Digest
Park et al. use an emission-line-driven search in DESI DR1 to identify eight little red dots at z=0.2-0.45, building a new low-redshift sample with rest-optical spectra that closely resemble JWST-selected LRDs. The objects show broad Balmer lines, steep Balmer decrements, compact morphologies, Balmer absorption features and/or strong He I emission, but weak or absent He II, [Ne V], and other high-ionization lines typical of ordinary Type I AGN. For 7 of the 8 sources, dense time-domain light curves reveal only 0.0-0.1 mag intrinsic variability over 4-17 rest-frame years, while a comparison quasar with similar Balmer profiles separates itself through stronger variability and high-ionization emission. Their inferred number density of 1.6×10^-9 Mpc^-3, about 10,000 times below the first-billion-year LRD abundance, sharpens the case that luminous red LRD activity becomes both far rarer and less extreme at late cosmic times.
Key figures to inspect
- Figure 1. Use Figure 1 for the paper’s sample-definition logic. This is the figure that should establish how the DESI DR1 broad-line search and template-matching strategy isolate low-redshift LRD candidates without relying on the classic photometric V-shape selection, which is central to what this paper newly contributes.
- Figure 3. Use Figure 3 for the core spectroscopic evidence. This is the figure that most directly shows why these eight sources are being called LRDs in the rest-frame optical: broad Balmer emission, unusually steep Balmer decrements, Balmer absorption and/or strong He I, and the contrast with the weak high-ionization lines expected in standard Type I AGN.
- Figure 8. Use Figure 8 for the mid-paper physical synthesis. This is the figure most likely to pull together the low-ionization diagnostics, Balmer-line behavior, and compactness or SED context across the sample, making it the best single place to show that the classification rests on a package of properties rather than on broad-line width alone.

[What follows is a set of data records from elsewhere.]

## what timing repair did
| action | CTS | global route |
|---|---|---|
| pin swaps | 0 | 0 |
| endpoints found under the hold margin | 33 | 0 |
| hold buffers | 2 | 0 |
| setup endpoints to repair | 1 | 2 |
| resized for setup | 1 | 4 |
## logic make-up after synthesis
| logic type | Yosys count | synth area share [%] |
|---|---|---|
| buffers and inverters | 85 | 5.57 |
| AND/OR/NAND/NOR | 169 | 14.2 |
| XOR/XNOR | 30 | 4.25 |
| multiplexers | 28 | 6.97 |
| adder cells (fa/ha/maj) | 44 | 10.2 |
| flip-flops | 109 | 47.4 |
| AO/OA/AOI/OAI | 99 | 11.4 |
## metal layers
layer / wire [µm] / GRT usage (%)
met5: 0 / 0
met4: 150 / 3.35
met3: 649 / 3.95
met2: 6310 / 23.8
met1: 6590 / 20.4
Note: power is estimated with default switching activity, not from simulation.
$ cat src/rtl/mem_lane_swap.sv
// Byte-lane reversal between pipeline lane order (byte offset 0 in the top
// byte) and bus little-endian order. Pass-through when swapping is disabled.
module mem_lane_swap #(
  parameter int SWAP_LANES = 1
) (
  input  logic [31:0] data_in,
  input  logic [3:0]  strb_in,
  output logic [31:0] data_out,
  output logic [3:0]  strb_out
);

  // Reverse bytes of data and bits of the per-byte strobe together.
  always_comb begin
    if (SWAP_LANES != 0) begin
      data_out = {data_in[7:0], data_in[15:8], data_in[23:16], data_in[31:24]};
      strb_out = {strb_in[0], strb_in[1], strb_in[2], strb_in[3]};
    end else begin
      data_out = data_in;
      strb_out = strb_in;
    end
  end

endmodule

$ cat src/rtl/mem_dbus_ctrl.sv
// Data-side bus master for the MEM stage. Issues one SRAM-like access at a
// time, stalls the pipeline until it completes and returns load data in
// pipeline lane order. A flush while an access is in flight leaves the
// response orphaned; it is swallowed before any new access is issued.
module mem_dbus_ctrl
  import mem_dbus_ctrl_pkg::*;
#(
  parameter int ADDR_W     = 32,
  parameter int SWAP_LANES = 1
) (
  input  logic              clk,
  input  logic              rst,
  input  logic              mem_ce_i,
  input  logic              mem_we_i,
  input  logic [3:0]        mem_sel_i,
  input  logic [ADDR_W-1:0] mem_addr_i,
  input  logic [31:0]       mem_data_i,
  input  logic              flush_i,
  input  logic              stall_i,
  output logic              stallreq_o,
  output logic              rdata_valid_o,
  output logic [31:0]       mem_rdata_o,
  output logic              data_req,
  output logic              data_wr,
  output logic [1:0]        data_size,
  output logic [3:0]        data_wstrb,
  output logic [ADDR_W-1:0] data_addr,
  output logic [31:0]       data_wdata,
  input  logic              data_addr_ok,
  input  logic              data_data_ok,
  input  logic [31:0]       data_rdata
);

  state_t      state;
  state_t      state_next;
  logic        cancel;
  logic        cancel_next;
  logic [31:0] rdata_q;

  logic        live;
  logic        req;
  logic        addr_fire;
  logic        resp;
  logic        resp_ok;
  logic        valid;
  logic [31:0] wr_data;
  logic [3:0]  wr_strb;
  logic [31:0] rd_data;
  logic [3:0]  rd_strb_unused;

  mem_lane_swap #(.SWAP_LANES(SWAP_LANES)) u_wr_swap (
    .data_in  (mem_data_i),
    .strb_in  (mem_sel_i),
    .data_out (wr_data),
    .strb_out (wr_strb)
  );

  mem_lane_swap #(.SWAP_LANES(SWAP_LANES)) u_rd_swap (
    .data_in  (data_rdata),
    .strb_in  (4'b0000),
    .data_out (rd_data),
    .strb_out (rd_strb_unused)
  );

  // Handshake decode: request, acceptance, response and whether it counts.
  always_comb begin
    live      = mem_ce_i & ~flush_i & ~cancel;
    req       = ((state == ST_IDLE) & live) | (state == ST_REQ);
    addr_fire = req & data_addr_ok;
    resp      = ((state == ST_WAIT) | addr_fire) & data_data_ok;
    // A response reports completion only if its instruction is still alive.
    resp_ok   = resp & ~cancel & ~flush_i;
    valid     = resp_ok | (state == ST_DONE);
  end

  // Next state and orphan-response tracking.
  always_comb begin
    state_next  = state;
    cancel_next = cancel;
    case (state)
      ST_IDLE: begin
        if (resp) begin
          state_next = (resp_ok & stall_i) ? ST_DONE : ST_IDLE;
        end else if (addr_fire) begin
          state_next = ST_WAIT;
        end else if (req) begin
          state_next = ST_REQ;
        end else begin
          state_next = ST_IDLE;
        end
      end
      ST_REQ: begin
        if (resp) begin
          state_next = (resp_ok & stall_i) ? ST_DONE : ST_IDLE;
        end else if (data_addr_ok) begin
          state_next = ST_WAIT;
        end else begin
          state_next = ST_REQ;
        end
      end
      ST_WAIT: begin
        if (resp) begin
          state_next = (resp_ok & stall_i) ? ST_DONE : ST_IDLE;
        end else begin
          state_next = ST_WAIT;
        end
      end
      ST_DONE: begin
        if (~stall_i | flush_i) begin
          state_next = ST_IDLE;
        end else begin
          state_next = ST_DONE;
        end
      end
      default: state_next = ST_IDLE;
    endcase
    // The outstanding response always retires the cancel; a flush while an
    // access is in flight marks its response as orphaned.
    if (resp) begin
      cancel_next = 1'b0;
    end else if (flush_i & ((state == ST_REQ) | (state == ST_WAIT))) begin
      cancel_next = 1'b1;
    end else begin
      cancel_next = cancel;
    end
  end

  // State, cancel flag and held load data.
  always_ff @(posedge clk or posedge rst) begin
    if (rst) begin
      state   <= ST_IDLE;
      cancel  <= 1'b0;
      rdata_q <= 32'h0000_0000;
    end else begin
      state  <= state_next;
      cancel <= cancel_next;
      if (resp_ok) begin
        rdata_q <= rd_data;
      end
    end
  end

  // Output drive; everything is forced quiet while reset is asserted.
  always_comb begin
    stallreq_o    = 1'b0;
    rdata_valid_o = 1'b0;
    mem_rdata_o   = 32'h0000_0000;
    data_req      = 1'b0;
    data_wr       = 1'b0;
    data_size     = SIZE_BYTE;
    data_wstrb    = 4'b0000;
    data_addr     = '0;
    data_wdata    = 32'h0000_0000;
    if (!rst) begin
      stallreq_o    = (mem_ce_i & ~flush_i & ~valid) | cancel;
      rdata_valid_o = valid;
      if (resp_ok) begin
        mem_rdata_o = rd_data;
      end else if (state == ST_DONE) begin
        mem_rdata_o = rdata_q;
      end else begin
        mem_rdata_o = 32'h0000_0000;
      end
      data_req   = req;
      data_wr    = mem_we_i;
      data_size  = size_from_sel(mem_sel_i);
      data_wstrb = wr_strb;
      data_addr  = mem_addr_i;
      data_wdata = wr_data;
    end
  end

endmodule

- Figure 12. Use Figure 12 for the variability result, which is one of the paper’s strongest bottom-line claims. The recommended figure should show the long-baseline light-curve behavior of the DESI LRDs and the comparison quasar, making clear that the LRDs are nearly non-variable over 4-17 rest-frame years while the quasar analog is not.
- Figure 17. Use Figure 17 for the final population-level takeaway. This is the figure that should capture the low-redshift rarity of the sample and the comparison to higher-redshift LRDs in number density and luminosity-color space, which is what makes the paper matter beyond the eight individual objects.